Among the station's facilities are a Commercial Bank ATM, a prayer room and restrooms. There are a total of four metrolinks, which is the Doha Metro's feeder bus network, servicing the station:

- M116, which serves Umm Ghuwailina. The VIP Hotel is a popular destination on this route.
- M117, which serves Al Mansoura and Najma. Al Meera Supermarket is a popular destination on this route.
- M118, which serves Al Mansoura and Najma. Holiday Villa and Residence Doha are popular destinations on this route.
- M139, which serves Al Hilal and Nuaija. Al Emadi Financial Square is a popular destination on this route.

==Demographics==
As of the 2010 census, the district comprised 6,340 housing units and 607 establishments. There were 26,069 people living in the district, of which 75% were male and 25% were female. Out of the 679 inhabitants, 82% were 20 years of age or older and 18% were under the age of 20. The literacy rate stood at 96.4%.

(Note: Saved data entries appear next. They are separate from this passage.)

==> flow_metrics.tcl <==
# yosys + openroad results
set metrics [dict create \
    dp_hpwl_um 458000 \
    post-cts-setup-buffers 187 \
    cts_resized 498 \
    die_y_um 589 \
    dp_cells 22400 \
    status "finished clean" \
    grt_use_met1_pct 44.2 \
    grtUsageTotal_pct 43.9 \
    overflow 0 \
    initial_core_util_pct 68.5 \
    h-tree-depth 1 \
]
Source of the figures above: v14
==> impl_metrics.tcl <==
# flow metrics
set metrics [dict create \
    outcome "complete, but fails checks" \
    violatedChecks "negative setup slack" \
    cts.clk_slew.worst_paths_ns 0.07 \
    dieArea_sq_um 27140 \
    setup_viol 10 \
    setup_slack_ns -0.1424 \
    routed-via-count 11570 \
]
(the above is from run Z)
`flow/run.sh`:
```
#!/bin/bash
# the make line also repeats each setting of config.mk as NAME=value (left out here)
make -C /OpenROAD-flow-scripts/flow DESIGN_CONFIG=/design/flow/config.mk WORK_HOME=/design/flow/orfs CLKGATE_MAP_FILE= finish
```
`flow/config.mk`:
```
export PLATFORM = sky130hd
export DESIGN_NAME = ULA_LCD
export DESIGN_NICKNAME = ULA_LCD
export VERILOG_FILES = /design/flow/design.v
export SDC_FILE = /design/flow/constraint.sdc
export NUM_CORES = 4
export LEC_CHECK = 0
export CAP_MARGIN = 20
export CORE_MARGIN = 2
export CORE_UTILIZATION = 72
export CTS_CLUSTER_DIAMETER = 223
export CTS_CLUSTER_SIZE = 55
export PLACE_DENSITY = 0.35
export SLEW_MARGIN = 20
```
`flow/constraint.sdc`:
```
create_clock -name core_clock -period 75.7 [get_ports {clk}]
set_input_delay 15.1400 -clock core_clock [delete_from_list [all_inputs] [get_ports {clk}]]
set_output_delay 15.1400 -clock core_clock [all_outputs]
set_load 0.01 [all_outputs]
```
==> 04-27 <==
Design sur, start of the top module:
module sur(
    input        CLK,
    input        rst,
    input        EN_sur,
    input        ECHO1,
    input        ECHO2,
    input        ECHO3,
    input        ECHO4,
    input        ECHO5,
    output       TRIG1,
    output       TRIG2,
    output       TRIG3,
    output       TRIG4,
    output       TRIG5,
    output       SG90,
    output [3:0] dig,
    output [6:0] seg,
    output [3:0] dis
);
wire [3:0] min;
wire [3:0] distance;
reg [24:0] count2;
reg        CLK2;
wire       CE20 = (count2 == 2000) && !CLK2;
always @(posedge CLK)
begin
    if (rst)
    begin
        count2 <= 0;
        CLK2   <= 0;
    end
    else if (count2 == 2000)
    begin
        count2 <= 0;
        CLK2   <= ~CLK2;
    end
    else
        count2 <= count2 + 1;
end
surrounding inst4(
    .CLK(CLK), .rst(rst), .EN(EN_sur),
    .TRIG1(TRIG1), .TRIG2(TRIG2), .TRIG3(TRIG3), .TRIG4(TRIG4), .TRIG5(TRIG5),
    .ECHO1(ECHO1), .ECHO2(ECHO2), .ECHO3(ECHO3), .ECHO4(ECHO4), .ECHO5(ECHO5),
  ...
export LEC_CHECK = 0
export ABC_AREA = 0
export CAP_MARGIN = 20
export CORE_ASPECT_RATIO = 0.94
export CORE_MARGIN = 2
export CORE_UTILIZATION = 26
export CTS_CLUSTER_DIAMETER = 103
export CTS_CLUSTER_SIZE = 40
export GPL_TIMING_DRIVEN = 1
export HOLD_SLACK_MARGIN = 0.04
export MAX_ROUTING_LAYER = met4
export PLACE_DENSITY_LB_ADDON = 0.14
export SETUP_SLACK_MARGIN = -0.86
export SLEW_MARGIN = 20
export TNS_END_PERCENT = 30
create_clock -name core_clock -period 32.7 [get_ports {CLK}]
run.sh (not shown) runs the stock make flow with config.mk's settings and CLKGATE_MAP_FILE=.
==> 09-22 (differences from 04-27) <==
ABC_AREA = default   (was 0)
CORE_ASPECT_RATIO = default   (was 0.94)
CORE_UTILIZATION = 31   (was 26)
CTS_CLUSTER_DIAMETER = default   (was 103)
CTS_CLUSTER_SIZE = default   (was 40)
GPL_TIMING_DRIVEN = default   (was 1)
HOLD_SLACK_MARGIN = default   (was 0.04)
MAX_ROUTING_LAYER = default   (was met4)
PLACE_DENSITY_LB_ADDON = default   (was 0.14)
SETUP_SLACK_MARGIN = default   (was -0.86)
TNS_END_PERCENT = default   (was 30)
==> flow/constraint.sdc (replaced) <==
create_clock -name core_clock -period 22.1 [get_ports {CLK}]
set_input_delay 4.4200 -clock core_clock [delete_from_list [all_inputs] [get_ports {CLK}]]
set_output_delay 4.4200 -clock core_clock [all_outputs]
set_load 0.01 [all_outputs]
==> results.cfg <==
; synthesis and place-and-route metrics
[global_route]
grt_pass1_wl_mm = 119

[final_timing]
max_freq_mhz = 48.4
worst_slew_pin_slew_ns = 0.969

[die]
fp.coreArea_sq_um = 84900

[critical_path]
rrSetupSlack_ns = 3.44
path_buffers = 4
crit_cells = 55
critPathLaunch = ECHO3

[status]
status = finished clean

[clock_network]
cts-htree-levels = 2
worstSkewPairLatency_ns = 0.56

[placed_design]
post-place-ws_ns = 0.913

[route]
dr_total_vias = 24960

[cells_and_area]
final_area_sq_um = 28800
That was 09-22.
==> results.cfg <==
; synthesis and place-and-route metrics
[clock_network]
worstSkewPairLatency_ns = 0.60
cts-htree-levels = 1
ctsResizeCount = 0

[critical_path]
critPathLaunch = ECHO2
path_buffers = 3
rrSetupSlack_ns = 13.16
cp_top_family = AND-OR/OR-AND gates

[cells_and_area]
clkbuf_count = 23
final_area_sq_um = 28600

[final_timing]
worst_slew_pin_slew_ns = 1.09
max_freq_mhz = 41.7

[global_route]
grt_pass1_wl_mm = 131

[route]
drt-met1-wl_mm = 41.9

[synthesis]
flop_cell = dfxtp_1
async_reset_ff_share_pct = 0

[die]
fp.coreArea_sq_um = 101000

[status]
status = finished clean

[placed_design]
post-place-ws_ns = 8.47
That was 04-27.

* * *

==> trial 86 <==
==> flow/design.v <==
module surrounding(CLK,rst,EN,TRIG1,TRIG2,TRIG3,TRIG4,TRIG5,ECHO1,ECHO2,ECHO3,ECHO4,ECHO5,min,distance);
input CLK;                
input rst;                
input EN;                 
output reg [3:0] distance;
output reg TRIG1,TRIG2,TRIG3,TRIG4,TRIG5;          
input ECHO1,ECHO2,ECHO3,ECHO4,ECHO5;               
output reg [3:0] min;    
reg [24:0] count;
reg [24:0] count0,count1,count2,count3,count4,count5;
reg [24:0] countsg;
always @(posedge CLK)
begin
    if(rst)
    begin
        count<=0;
        TRIG1<=0;
        TRIG2<=0;
        TRIG3<=0;
        TRIG4<=0;
        TRIG5<=0;
    end
    else if(EN==1)
	 begin 
	     TRIG1<=0;
		  TRIG2<=0;
		  TRIG3<=0;
		  TRIG4<=0;
		  TRIG5<=0;
	 end
	 else if(EN==0)
	 begin
	     if(count==0|count==1)  
		  begin
		        TRIG1<=1;
		        TRIG2<=1;
		        TRIG3<=1;
		        TRIG4<=1;
		        TRIG5<=1;
				  count<=count+1;
		  end
		  else if(count==5000)         
		  begin 
		        TRIG1<=0;
		        TRIG2<=0;
		        TRIG3<=0;
		        TRIG4<=0;
		        TRIG5<=0;
		        count<=0;
		  end
		  else 
		  begin 
		        TRIG1<=0;
		        TRIG2<=0;
		        TRIG3<=0;
		        TRIG4<=0;
		        TRIG5<=0;
				  count<=count+1;
		  end
	  end
end
always @(posedge CLK)
if(rst)
begin
    count0<=0;
    count1<=0;
    count2<=0;
    count3<=0;
    count4<=0;
    count5<=0;
    min<=0;
    distance<=0;
end
else
begin
    if(count0==5000)
	 begin
	     count0<=0;
	     count1<=0;
		  count2<=0;
		  count3<=0;
		  count4<=0;
		  count5<=0;
		  min<=0;
    end	  
	 else
	 begin
		   count0<=count0+1;
	      if(ECHO1==1)
			begin 
				count1<=count1+1;
			end
			if(ECHO2==1)
			begin 
			count2<=count2+1;
			end
			if(ECHO3==1)
			begin 
			count3<=count3+1;
			end
			if(ECHO4==1)
			begin 
			count4<=count4+1;
			end
			if(ECHO5==1)
			begin 
				count5<=count5+1;
			end
	 end
	 if(ECHO1+ECHO2+ECHO3+ECHO4+ECHO5==4)
	 begin
	     if(count1>58&&count2>58&&count3>58&&count4>58&&count5>58)  
		  begin
		      min<=0;
				distance<=0;
        end
        else if(ECHO1==0)
        begin
            min<=1;
				distance<=count1*10/58;
        end
        else if(ECHO2==0)
        begin
            min<=2;
				distance<=count2*10/58;
        end
        else if(ECHO3==0)
        begin
            min<=3;
            distance<=count3*10/58;
		  end 
        else if(ECHO4==0)
        begin
            min<=4;
				distance<=count4*10/58;
        end
        else if(ECHO5==0)
        begin
            min<=5;
				distance<=count5*10/58;
        end			  
	 end
end
endmodule
module surrounding_driver(CLK,rst,CE20,EN,minsg,SG90);
input EN;                 
input [3:0] minsg;
output reg SG90;    
input CLK;                    
input rst;                    
input CE20;                   
reg [24:0] pwm;
reg [24:0] count;
always @(posedge CLK)
begin
	  if(rst) pwm<=0;
	  else if(CE20)
	  case(minsg)
		  0:begin pwm<=0; end
		  1:begin pwm<=40;  end
		  2:begin pwm<=60; end
		  3:begin pwm<=80; end
		  4:begin pwm<=100;end
		  5:begin pwm<=120; end
		  default: pwm<=0; 
	  endcase
end
always @(posedge CLK)
begin
     if(rst)
	  begin
	       count<=0;
	       SG90<=0;
	  end
     else if(count==1000)
	  begin
	       count<=0;
	  end
	  else if(count<pwm) 
	       begin 
			     SG90<=1;
				  count<=count+1;
			 end
	  else
	       begin
			     SG90<=0;
				  count<=count+1;
			 end
end
endmodule
module display_dis(clk,rst,distance,dig,seg);
input clk;
input rst;
input [3:0]distance;
output reg[3:0]dig;
output reg[6:0]seg;
reg[3:0]data1,data2;
reg[3:0]data;
reg q;
always@(posedge clk)
if(rst)
begin
data1<=0;data2<=0;
end
else
begin
data1<=distance%10;
data2<=distance/10;
end
always @(posedge clk)
if(rst)
begin
	q<=0;dig<=0;data<=0;
end
else
begin
	q<=q+1;
	case(q)
	1'd0 : begin dig<=4'b0001; data<=data1; end
	1'd1 : begin dig<=4'b0010; data<=data2; end
	endcase
end
always @(data)
begin 
	case(data)
   4'd0 : seg=7'b1111110;
   4'd1 : seg=7'b0110000;
   4'd2 : seg=7'b1101101;
   4'd3 : seg=7'b1111001;
   4'd4 : seg=7'b0110011;
   4'd5 : seg=7'b1011011;
   4'd6 : seg=7'b1011111;
   4'd7 : seg=7'b1110000;
   4'd8 : seg=7'b1111111;
   4'd9 : seg=7'b1111011;
   default : seg=7'b1111110;
   endcase
end
endmodule
module sur(
    input        CLK,
    input        rst,
    input        EN_sur,
    input        ECHO1,
    input        ECHO2,
    input        ECHO3,
    input        ECHO4,
    input        ECHO5,
    output       TRIG1,
    output       TRIG2,
    output       TRIG3,
    output       TRIG4,
    output       TRIG5,
    output       SG90,
    output [3:0] dig,
    output [6:0] seg,
    output [3:0] dis
);
wire [3:0] min;
wire [3:0] distance;
reg [24:0] count2;
reg        CLK2;
wire       CE20 = (count2 == 2000) && !CLK2;
always @(posedge CLK)
begin
    if (rst)
    begin
        count2 <= 0;
        CLK2   <= 0;
    end
    else if (count2 == 2000)
    begin
        count2 <= 0;
        CLK2   <= ~CLK2;
    end
    else
        count2 <= count2 + 1;
end
surrounding inst4(
    .CLK(CLK), .rst(rst), .EN(EN_sur),
    .TRIG1(TRIG1), .TRIG2(TRIG2), .TRIG3(TRIG3), .TRIG4(TRIG4), .TRIG5(TRIG5),
    .ECHO1(ECHO1), .ECHO2(ECHO2), .ECHO3(ECHO3), .ECHO4(ECHO4), .ECHO5(ECHO5),
    .min(min), .distance(distance)
);
surrounding_driver inst1(
    .CLK(CLK), .rst(rst), .CE20(CE20), .EN(EN_sur), .minsg(min), .SG90(SG90)
);
display_dis inst(
    .clk(CLK), .rst(rst), .distance(distance), .dig(dig), .seg(seg)
);
assign dis = distance;
endmodule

Employed persons made up 71% of the total population. Females accounted for 10% of the working population, while males accounted for 90% of the working population.

| Year | Population |
|---|---|
| 1986 | 13,226 |
| 1997 | 14,022 |
| 2004 | 19,345 |
| 2010 | 26,069 |

==Education==
The following school is based in Umm Ghuwailina:

| Name of School | Curriculum | Grade | Genders | Official Website | Ref |
|---|---|---|---|---|---|
| Al Qudus Model Boys School | Independent | Primary | Male-only | N/A |  |

In June 2019, in a collaboration between several government ministries, the first-ever English-speaking public school was opened as The First Ihsan School. This was done to provide financially insecure families with free education options otherwise unavailable to non-Arabic speakers. The school follows the CIE curriculum.